** Opening DATA RECORDS block **
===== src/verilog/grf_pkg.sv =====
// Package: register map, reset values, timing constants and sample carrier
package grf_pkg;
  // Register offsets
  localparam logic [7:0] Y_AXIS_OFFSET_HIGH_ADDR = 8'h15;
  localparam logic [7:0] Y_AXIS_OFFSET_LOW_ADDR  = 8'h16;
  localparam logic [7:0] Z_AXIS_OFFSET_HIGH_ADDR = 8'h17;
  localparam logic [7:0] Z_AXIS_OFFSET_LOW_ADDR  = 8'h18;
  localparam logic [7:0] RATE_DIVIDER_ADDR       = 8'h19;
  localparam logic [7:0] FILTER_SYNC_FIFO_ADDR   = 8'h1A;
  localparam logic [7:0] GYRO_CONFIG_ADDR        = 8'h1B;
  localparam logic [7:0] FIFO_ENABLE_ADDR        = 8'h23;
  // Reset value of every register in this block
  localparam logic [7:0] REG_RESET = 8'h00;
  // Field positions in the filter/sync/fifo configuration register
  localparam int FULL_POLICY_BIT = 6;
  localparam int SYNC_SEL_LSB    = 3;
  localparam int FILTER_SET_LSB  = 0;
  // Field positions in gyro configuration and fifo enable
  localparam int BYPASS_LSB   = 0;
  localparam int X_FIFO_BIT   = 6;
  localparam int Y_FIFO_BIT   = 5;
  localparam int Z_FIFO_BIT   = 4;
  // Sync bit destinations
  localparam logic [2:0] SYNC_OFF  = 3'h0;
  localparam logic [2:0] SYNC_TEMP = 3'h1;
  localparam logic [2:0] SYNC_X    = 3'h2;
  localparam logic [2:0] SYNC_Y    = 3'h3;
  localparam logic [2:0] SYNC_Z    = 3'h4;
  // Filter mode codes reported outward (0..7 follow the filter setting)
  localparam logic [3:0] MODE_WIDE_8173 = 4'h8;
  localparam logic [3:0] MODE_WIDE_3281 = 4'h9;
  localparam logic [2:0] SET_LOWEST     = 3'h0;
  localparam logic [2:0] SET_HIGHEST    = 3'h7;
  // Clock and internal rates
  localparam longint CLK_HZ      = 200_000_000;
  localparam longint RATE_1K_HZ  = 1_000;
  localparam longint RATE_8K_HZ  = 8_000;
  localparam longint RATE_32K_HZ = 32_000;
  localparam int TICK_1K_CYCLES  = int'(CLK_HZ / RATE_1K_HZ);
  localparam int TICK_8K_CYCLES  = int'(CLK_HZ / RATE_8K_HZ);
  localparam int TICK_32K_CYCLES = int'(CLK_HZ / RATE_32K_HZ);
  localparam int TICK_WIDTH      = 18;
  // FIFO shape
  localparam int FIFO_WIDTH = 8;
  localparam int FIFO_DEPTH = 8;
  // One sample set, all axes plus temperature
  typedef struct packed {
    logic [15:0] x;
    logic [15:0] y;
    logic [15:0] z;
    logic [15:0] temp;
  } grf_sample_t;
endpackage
** Closing DATA RECORDS block **
** Opening DATA RECORDS block **
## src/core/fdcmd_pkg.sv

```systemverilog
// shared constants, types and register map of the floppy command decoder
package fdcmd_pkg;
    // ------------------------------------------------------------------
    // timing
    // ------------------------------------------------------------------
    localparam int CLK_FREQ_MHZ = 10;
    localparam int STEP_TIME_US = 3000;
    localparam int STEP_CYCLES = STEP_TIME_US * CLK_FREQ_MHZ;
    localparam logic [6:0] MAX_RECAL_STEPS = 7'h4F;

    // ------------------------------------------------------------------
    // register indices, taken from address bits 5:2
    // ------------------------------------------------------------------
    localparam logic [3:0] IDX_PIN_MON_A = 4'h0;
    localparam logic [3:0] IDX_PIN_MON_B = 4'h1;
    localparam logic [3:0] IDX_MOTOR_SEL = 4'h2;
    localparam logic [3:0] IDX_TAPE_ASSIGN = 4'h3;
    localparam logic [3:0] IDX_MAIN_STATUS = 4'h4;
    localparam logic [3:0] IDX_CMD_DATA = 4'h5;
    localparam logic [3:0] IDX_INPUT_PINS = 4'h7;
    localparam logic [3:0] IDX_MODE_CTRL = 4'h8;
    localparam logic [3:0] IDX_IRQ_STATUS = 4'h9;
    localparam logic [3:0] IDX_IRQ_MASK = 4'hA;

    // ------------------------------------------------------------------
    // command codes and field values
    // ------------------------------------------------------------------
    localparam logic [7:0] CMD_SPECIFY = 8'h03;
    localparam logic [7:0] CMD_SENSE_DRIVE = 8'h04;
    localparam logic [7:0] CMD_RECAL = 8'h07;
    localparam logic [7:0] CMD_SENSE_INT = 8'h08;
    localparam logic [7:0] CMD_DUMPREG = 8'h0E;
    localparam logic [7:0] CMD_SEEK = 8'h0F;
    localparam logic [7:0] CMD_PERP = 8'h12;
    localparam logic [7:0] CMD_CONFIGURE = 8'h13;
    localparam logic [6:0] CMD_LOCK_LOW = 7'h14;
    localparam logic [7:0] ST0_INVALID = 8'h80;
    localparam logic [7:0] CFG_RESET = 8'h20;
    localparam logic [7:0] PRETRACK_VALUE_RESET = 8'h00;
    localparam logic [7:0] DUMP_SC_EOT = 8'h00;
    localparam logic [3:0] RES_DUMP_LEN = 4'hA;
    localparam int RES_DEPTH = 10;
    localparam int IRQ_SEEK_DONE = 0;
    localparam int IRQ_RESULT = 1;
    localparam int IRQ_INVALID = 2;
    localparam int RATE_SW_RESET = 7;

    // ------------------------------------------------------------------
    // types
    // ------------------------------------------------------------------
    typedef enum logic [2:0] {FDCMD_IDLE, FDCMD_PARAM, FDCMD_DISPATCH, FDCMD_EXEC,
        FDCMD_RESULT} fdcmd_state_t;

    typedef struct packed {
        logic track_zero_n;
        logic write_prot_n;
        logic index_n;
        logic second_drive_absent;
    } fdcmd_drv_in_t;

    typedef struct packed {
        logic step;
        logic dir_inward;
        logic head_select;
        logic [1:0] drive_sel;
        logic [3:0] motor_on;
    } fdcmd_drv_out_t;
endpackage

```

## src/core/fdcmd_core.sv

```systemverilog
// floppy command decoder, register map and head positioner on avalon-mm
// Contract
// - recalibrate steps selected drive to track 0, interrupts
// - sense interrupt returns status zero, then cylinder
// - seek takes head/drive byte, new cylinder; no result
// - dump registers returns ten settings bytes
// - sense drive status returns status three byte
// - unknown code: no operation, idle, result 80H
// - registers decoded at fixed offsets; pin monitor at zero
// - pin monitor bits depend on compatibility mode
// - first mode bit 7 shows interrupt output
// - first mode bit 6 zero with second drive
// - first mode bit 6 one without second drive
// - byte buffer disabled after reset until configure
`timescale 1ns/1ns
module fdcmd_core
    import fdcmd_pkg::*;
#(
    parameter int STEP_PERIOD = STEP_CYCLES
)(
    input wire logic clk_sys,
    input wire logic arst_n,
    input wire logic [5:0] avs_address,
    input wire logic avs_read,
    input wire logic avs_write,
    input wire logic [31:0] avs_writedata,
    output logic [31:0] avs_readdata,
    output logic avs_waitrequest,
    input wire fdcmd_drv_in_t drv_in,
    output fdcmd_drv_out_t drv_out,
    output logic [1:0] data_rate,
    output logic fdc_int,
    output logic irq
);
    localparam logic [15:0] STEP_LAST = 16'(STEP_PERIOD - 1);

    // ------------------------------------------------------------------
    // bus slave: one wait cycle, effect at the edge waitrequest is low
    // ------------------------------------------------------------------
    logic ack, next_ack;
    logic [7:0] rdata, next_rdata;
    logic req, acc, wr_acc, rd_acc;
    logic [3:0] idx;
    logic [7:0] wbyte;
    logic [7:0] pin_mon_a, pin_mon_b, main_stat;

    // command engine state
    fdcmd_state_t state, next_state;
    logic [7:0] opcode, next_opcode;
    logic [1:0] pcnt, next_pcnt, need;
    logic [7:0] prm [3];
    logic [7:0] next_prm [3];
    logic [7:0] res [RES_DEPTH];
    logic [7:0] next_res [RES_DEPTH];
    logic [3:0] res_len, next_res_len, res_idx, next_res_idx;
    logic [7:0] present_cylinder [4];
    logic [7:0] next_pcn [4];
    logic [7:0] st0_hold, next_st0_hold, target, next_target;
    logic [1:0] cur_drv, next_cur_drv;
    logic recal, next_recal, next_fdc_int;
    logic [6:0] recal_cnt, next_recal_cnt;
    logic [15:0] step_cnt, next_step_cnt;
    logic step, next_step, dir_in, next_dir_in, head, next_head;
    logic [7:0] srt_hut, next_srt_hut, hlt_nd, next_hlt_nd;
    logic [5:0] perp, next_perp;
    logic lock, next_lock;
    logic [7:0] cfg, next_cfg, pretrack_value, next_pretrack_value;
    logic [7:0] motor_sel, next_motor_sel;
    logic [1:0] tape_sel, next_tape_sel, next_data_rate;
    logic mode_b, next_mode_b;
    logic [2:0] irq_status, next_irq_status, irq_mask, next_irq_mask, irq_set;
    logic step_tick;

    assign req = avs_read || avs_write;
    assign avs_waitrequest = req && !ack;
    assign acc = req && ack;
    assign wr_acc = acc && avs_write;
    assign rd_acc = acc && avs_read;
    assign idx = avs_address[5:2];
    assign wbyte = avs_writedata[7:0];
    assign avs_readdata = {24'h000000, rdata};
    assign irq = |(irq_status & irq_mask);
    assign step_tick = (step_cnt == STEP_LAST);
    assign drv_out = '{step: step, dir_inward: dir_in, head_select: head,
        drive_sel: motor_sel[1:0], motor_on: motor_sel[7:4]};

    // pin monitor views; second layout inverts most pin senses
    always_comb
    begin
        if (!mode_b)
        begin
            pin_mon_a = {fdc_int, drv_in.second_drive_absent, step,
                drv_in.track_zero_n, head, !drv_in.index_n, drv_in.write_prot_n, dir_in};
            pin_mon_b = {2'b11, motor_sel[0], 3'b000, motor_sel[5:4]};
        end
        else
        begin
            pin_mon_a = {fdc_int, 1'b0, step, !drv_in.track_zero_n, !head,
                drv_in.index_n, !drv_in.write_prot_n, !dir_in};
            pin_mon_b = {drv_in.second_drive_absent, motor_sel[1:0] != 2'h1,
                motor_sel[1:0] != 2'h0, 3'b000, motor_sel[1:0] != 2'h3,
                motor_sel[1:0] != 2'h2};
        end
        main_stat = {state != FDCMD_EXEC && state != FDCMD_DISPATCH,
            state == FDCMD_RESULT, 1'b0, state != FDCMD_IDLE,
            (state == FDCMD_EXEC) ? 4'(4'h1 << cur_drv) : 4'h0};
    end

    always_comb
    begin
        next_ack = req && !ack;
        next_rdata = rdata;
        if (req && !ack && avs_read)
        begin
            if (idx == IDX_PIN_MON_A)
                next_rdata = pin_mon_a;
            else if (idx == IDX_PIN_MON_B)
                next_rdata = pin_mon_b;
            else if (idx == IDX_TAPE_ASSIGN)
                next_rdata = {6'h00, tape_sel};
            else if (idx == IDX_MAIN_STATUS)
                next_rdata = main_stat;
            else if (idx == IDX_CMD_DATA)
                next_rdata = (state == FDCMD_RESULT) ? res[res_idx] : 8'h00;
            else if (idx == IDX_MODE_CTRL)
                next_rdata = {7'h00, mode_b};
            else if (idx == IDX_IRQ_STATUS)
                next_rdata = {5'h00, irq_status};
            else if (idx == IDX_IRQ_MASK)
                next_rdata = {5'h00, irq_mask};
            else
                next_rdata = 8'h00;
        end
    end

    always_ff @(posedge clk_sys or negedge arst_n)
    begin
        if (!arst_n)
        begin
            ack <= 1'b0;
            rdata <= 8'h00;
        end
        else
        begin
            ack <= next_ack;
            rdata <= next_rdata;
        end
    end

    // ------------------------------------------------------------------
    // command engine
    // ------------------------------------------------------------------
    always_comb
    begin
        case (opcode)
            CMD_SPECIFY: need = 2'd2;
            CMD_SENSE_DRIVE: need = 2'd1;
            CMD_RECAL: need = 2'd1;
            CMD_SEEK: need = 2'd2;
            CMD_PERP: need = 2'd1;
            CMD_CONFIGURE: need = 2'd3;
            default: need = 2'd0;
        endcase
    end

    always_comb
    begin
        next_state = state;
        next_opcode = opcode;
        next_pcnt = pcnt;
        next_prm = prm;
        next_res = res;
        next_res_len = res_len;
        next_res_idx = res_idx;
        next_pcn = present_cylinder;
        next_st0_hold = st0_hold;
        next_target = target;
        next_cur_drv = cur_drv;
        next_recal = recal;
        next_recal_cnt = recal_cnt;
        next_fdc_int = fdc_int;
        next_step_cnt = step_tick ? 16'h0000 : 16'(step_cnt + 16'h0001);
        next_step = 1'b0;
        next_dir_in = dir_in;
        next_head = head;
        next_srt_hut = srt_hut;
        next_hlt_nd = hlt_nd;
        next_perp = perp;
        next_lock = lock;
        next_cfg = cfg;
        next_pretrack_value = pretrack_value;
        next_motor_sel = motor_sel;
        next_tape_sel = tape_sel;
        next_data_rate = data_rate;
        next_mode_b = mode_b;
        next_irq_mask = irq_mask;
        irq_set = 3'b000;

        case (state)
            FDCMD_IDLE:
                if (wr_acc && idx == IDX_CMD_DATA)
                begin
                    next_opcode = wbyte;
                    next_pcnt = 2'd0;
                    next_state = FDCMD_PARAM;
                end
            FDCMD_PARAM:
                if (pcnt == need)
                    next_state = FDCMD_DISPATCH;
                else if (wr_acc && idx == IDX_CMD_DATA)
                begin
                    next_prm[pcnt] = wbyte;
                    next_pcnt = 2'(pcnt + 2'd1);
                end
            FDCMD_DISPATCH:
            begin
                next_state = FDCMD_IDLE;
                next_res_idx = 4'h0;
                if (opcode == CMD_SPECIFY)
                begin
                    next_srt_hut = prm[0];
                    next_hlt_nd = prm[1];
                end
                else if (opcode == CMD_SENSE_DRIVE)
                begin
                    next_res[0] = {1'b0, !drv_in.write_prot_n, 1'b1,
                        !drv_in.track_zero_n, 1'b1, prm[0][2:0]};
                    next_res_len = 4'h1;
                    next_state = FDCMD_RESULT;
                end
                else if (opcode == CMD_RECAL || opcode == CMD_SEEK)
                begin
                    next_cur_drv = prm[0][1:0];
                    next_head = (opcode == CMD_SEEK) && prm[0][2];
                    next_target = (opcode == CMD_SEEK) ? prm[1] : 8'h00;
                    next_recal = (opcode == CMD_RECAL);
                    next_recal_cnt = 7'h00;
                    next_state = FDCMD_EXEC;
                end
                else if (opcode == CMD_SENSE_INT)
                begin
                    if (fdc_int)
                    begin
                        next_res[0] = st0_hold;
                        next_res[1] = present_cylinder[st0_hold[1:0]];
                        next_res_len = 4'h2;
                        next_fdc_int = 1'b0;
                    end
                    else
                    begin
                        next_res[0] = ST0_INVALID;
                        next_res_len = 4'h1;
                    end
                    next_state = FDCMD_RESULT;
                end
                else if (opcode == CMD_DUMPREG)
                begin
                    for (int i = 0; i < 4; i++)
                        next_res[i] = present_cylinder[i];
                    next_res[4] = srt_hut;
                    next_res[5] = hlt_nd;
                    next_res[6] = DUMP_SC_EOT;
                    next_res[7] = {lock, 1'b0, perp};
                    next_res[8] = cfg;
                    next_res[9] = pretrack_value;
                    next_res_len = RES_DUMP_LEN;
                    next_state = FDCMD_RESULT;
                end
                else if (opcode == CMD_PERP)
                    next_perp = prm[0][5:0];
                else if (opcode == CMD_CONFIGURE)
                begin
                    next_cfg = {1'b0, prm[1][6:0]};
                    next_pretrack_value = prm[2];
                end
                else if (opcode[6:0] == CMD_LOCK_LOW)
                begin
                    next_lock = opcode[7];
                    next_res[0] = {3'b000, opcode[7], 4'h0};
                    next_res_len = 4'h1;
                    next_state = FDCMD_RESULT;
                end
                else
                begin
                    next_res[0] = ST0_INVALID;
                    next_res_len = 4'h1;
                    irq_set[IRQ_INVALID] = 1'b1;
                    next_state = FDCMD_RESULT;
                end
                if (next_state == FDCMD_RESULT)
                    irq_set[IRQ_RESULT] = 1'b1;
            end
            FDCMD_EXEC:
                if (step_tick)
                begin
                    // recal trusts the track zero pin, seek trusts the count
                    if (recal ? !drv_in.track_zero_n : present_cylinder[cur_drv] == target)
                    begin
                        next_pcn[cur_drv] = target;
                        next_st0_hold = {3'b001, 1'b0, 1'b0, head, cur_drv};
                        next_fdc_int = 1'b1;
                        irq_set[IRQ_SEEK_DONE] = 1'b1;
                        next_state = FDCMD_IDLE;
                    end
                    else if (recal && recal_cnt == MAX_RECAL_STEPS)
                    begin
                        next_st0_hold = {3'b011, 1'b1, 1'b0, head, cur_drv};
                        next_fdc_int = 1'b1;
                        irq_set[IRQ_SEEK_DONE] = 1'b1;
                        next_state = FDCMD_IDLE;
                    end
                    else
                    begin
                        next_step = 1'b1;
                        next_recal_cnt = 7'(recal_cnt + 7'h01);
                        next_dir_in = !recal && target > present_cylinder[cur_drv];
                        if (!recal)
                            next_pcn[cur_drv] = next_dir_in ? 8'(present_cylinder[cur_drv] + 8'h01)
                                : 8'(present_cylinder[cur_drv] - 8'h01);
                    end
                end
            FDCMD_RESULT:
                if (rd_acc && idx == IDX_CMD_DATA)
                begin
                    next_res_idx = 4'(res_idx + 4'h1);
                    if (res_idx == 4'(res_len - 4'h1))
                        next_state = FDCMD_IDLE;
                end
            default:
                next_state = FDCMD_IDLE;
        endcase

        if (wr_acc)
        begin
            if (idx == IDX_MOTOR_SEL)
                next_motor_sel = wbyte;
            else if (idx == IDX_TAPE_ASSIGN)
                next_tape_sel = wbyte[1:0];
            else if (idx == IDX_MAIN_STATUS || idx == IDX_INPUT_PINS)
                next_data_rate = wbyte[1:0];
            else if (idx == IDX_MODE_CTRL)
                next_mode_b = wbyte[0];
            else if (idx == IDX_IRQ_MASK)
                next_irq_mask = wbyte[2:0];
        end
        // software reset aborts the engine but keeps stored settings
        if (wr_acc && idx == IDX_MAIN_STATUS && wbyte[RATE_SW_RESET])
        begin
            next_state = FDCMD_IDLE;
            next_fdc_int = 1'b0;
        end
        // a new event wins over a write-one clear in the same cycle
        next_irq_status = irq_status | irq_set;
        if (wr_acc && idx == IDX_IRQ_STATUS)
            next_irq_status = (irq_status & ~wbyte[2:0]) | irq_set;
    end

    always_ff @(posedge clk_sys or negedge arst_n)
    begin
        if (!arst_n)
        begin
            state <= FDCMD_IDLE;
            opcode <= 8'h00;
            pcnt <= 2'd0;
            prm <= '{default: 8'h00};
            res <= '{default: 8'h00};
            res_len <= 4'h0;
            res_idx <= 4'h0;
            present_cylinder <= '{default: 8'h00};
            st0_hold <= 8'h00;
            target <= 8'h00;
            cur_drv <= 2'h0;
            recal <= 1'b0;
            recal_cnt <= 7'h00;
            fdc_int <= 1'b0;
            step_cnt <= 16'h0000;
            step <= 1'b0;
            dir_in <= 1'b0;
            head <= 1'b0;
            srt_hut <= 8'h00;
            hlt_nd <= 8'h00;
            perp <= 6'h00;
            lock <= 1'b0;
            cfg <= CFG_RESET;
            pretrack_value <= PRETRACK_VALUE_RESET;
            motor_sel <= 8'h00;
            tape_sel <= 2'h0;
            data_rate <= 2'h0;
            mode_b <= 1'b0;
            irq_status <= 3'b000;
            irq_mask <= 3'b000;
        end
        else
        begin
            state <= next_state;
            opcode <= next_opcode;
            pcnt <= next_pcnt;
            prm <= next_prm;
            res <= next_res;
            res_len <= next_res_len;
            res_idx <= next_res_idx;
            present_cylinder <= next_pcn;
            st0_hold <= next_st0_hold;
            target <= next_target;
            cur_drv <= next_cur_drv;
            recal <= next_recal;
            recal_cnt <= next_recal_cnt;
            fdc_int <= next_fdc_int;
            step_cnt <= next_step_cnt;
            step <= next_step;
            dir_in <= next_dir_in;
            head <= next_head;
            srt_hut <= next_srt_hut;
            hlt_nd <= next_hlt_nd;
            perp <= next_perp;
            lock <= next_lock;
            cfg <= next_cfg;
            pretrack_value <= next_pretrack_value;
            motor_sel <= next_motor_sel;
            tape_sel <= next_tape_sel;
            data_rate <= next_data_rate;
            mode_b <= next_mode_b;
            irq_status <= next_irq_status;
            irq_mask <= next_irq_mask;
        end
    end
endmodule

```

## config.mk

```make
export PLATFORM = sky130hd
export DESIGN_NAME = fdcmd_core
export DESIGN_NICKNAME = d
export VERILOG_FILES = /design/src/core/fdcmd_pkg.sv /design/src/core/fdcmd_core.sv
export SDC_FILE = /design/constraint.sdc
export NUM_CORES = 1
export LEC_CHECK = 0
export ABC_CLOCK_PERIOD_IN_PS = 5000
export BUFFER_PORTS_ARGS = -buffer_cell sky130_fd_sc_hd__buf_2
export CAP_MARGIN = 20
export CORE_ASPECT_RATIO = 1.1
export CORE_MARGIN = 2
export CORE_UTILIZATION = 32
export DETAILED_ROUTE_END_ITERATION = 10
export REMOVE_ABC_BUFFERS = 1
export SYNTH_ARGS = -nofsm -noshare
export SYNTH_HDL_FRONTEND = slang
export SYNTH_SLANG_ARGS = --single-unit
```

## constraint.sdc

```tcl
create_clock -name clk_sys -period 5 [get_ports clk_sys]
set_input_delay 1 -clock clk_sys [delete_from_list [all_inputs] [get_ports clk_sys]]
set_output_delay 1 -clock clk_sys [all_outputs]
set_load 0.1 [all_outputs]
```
** Closing DATA RECORDS block **
> DIRECTIONS:
Show every line in the records above that contains the word "engine".

> OUTPUT OF THE TASK:
    // command engine state
    // command engine
        // software reset aborts the engine but keeps stored settings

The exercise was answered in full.